§ **What you have to do**:
For the records below, give the number of lines containing the word "count" and no other text.

====== Data to use

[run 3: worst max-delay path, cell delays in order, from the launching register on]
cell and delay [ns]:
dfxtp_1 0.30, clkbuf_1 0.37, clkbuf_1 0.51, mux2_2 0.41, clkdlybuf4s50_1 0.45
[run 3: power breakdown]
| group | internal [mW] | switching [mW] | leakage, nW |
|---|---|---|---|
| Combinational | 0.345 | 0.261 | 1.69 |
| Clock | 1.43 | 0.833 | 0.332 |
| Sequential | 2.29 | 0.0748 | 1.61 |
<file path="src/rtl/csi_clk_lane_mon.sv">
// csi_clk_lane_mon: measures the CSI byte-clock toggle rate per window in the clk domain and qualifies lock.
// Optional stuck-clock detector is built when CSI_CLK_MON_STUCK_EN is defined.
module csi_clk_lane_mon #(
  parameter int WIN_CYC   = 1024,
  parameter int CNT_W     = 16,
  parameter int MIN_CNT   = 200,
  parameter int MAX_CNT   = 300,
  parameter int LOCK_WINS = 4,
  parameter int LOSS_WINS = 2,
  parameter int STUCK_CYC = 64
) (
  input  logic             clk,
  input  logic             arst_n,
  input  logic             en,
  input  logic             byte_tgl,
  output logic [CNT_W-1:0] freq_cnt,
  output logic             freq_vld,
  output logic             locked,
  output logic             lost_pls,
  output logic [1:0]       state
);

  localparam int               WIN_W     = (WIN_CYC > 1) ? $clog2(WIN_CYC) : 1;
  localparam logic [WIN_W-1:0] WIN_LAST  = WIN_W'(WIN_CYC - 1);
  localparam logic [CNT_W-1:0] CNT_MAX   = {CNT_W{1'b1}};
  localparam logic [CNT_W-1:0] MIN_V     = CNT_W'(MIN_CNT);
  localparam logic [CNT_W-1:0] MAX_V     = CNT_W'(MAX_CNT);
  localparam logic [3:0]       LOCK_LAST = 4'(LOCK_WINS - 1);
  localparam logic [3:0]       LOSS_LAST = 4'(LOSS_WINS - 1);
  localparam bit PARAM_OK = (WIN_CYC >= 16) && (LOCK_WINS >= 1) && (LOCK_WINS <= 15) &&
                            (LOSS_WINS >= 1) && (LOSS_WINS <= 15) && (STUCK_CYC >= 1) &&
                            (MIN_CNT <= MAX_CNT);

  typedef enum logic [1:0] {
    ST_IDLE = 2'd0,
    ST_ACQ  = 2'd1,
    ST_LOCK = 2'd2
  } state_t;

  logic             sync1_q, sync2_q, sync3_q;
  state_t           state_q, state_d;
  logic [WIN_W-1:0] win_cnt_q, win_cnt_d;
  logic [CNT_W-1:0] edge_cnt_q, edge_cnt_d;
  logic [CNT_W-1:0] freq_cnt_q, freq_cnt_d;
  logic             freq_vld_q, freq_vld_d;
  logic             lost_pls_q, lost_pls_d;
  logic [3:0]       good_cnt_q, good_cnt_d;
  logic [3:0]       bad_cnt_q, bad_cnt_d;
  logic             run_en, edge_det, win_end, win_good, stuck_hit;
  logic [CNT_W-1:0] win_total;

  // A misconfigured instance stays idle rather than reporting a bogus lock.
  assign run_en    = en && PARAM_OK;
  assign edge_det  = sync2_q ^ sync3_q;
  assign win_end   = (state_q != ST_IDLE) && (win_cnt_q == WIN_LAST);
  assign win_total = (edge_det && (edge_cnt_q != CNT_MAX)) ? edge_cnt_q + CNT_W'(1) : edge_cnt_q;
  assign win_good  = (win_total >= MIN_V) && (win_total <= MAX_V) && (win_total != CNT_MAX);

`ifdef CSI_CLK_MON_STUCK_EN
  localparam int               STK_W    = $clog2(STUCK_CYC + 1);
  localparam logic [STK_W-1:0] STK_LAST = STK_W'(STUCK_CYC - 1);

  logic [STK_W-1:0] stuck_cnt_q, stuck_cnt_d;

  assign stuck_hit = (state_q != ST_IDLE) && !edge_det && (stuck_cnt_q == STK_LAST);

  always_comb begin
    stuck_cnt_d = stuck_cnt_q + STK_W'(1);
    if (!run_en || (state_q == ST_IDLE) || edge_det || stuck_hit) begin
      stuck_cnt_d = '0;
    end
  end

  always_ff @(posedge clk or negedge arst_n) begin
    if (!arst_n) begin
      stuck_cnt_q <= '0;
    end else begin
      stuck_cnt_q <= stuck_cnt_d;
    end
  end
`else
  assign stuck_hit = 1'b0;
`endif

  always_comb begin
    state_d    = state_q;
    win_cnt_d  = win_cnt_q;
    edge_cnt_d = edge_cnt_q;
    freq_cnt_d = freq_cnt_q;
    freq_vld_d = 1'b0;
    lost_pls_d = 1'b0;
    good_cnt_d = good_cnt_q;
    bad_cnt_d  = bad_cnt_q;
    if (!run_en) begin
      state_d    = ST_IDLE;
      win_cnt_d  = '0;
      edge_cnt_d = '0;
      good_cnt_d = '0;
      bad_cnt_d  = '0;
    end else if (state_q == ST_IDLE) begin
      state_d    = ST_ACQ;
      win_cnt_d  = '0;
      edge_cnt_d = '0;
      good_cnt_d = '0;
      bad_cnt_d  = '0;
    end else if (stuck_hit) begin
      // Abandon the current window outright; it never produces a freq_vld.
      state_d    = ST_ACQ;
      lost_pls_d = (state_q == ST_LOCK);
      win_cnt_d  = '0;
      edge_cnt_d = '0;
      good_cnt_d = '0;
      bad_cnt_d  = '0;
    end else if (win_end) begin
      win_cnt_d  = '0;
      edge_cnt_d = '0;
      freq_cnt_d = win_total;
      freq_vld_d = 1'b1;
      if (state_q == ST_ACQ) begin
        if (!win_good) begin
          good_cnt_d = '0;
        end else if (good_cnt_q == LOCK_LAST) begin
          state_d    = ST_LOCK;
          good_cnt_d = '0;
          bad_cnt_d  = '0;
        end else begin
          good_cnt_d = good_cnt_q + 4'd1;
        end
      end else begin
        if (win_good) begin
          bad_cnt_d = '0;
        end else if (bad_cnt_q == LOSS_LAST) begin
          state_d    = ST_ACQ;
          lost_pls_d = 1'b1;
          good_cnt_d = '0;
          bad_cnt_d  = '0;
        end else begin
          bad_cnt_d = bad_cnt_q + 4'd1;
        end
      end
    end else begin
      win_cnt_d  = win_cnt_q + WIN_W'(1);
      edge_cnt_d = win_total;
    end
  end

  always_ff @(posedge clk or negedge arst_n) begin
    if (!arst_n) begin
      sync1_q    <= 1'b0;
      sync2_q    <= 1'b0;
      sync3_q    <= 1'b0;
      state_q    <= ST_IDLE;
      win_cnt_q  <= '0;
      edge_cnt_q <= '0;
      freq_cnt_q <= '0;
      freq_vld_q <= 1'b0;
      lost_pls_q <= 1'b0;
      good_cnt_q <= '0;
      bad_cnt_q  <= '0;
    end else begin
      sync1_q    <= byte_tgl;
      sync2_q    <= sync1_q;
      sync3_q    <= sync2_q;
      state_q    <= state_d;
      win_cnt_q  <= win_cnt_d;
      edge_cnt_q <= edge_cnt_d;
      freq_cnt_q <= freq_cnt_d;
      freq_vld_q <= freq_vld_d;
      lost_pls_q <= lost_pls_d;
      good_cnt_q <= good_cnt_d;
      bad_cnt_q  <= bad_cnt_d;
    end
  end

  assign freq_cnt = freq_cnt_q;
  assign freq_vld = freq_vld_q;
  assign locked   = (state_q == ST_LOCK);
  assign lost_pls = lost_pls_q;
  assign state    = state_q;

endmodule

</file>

============
====== Data to use

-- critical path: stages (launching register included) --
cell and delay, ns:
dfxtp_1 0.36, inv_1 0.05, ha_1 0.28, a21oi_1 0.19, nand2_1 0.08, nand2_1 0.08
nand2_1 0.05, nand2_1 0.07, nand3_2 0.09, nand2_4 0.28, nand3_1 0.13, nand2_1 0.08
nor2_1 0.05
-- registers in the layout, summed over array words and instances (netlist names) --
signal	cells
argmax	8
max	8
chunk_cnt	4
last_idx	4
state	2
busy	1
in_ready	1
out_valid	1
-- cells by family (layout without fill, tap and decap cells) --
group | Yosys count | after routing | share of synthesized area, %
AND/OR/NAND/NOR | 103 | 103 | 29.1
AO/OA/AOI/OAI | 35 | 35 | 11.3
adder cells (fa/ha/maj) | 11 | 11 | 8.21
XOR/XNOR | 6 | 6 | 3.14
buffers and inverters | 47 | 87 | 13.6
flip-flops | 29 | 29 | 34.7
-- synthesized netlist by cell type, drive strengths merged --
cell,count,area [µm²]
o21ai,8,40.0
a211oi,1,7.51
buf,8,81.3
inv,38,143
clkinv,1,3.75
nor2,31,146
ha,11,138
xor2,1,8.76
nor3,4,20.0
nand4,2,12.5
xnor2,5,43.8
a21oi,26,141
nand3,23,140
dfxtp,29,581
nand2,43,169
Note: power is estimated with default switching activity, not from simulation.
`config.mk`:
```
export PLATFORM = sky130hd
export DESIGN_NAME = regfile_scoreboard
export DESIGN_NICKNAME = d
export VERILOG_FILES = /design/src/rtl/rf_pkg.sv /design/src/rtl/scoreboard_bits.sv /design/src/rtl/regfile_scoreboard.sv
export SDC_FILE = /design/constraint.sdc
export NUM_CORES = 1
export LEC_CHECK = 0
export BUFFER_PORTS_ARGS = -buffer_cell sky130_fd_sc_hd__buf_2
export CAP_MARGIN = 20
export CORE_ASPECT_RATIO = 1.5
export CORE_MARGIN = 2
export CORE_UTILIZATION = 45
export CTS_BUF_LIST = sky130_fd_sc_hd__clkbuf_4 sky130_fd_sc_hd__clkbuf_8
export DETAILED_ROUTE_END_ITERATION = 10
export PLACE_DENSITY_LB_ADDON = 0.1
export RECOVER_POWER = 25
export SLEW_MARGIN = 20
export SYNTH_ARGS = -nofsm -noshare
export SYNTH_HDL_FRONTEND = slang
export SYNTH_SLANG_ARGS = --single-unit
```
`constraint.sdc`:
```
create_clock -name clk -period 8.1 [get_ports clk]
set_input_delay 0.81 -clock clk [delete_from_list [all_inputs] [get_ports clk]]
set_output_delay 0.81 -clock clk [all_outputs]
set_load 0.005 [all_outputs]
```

============
====== Data to use

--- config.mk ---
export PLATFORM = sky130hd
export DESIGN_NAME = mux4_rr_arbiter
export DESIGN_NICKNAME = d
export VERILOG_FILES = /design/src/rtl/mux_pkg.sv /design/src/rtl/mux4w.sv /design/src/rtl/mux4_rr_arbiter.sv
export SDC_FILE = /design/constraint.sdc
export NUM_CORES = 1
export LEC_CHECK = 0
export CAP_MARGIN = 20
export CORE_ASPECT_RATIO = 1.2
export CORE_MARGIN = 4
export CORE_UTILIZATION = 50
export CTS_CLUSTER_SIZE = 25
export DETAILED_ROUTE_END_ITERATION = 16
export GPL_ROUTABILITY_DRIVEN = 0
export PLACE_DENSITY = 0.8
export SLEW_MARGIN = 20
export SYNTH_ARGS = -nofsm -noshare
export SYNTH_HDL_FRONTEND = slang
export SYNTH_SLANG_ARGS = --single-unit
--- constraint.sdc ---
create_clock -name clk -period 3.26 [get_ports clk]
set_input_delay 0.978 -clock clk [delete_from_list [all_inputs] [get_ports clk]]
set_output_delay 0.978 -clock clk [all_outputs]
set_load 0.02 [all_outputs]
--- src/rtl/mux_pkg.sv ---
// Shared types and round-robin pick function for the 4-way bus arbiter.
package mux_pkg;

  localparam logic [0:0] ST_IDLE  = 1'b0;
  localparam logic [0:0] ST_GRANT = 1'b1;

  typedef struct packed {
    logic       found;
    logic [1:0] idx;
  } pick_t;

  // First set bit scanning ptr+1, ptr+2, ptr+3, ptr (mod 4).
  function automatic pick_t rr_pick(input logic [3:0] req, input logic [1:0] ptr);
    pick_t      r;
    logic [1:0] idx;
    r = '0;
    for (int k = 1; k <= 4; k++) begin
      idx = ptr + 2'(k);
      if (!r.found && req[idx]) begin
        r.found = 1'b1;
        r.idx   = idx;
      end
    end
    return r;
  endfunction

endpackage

============

§ **The answer**:
2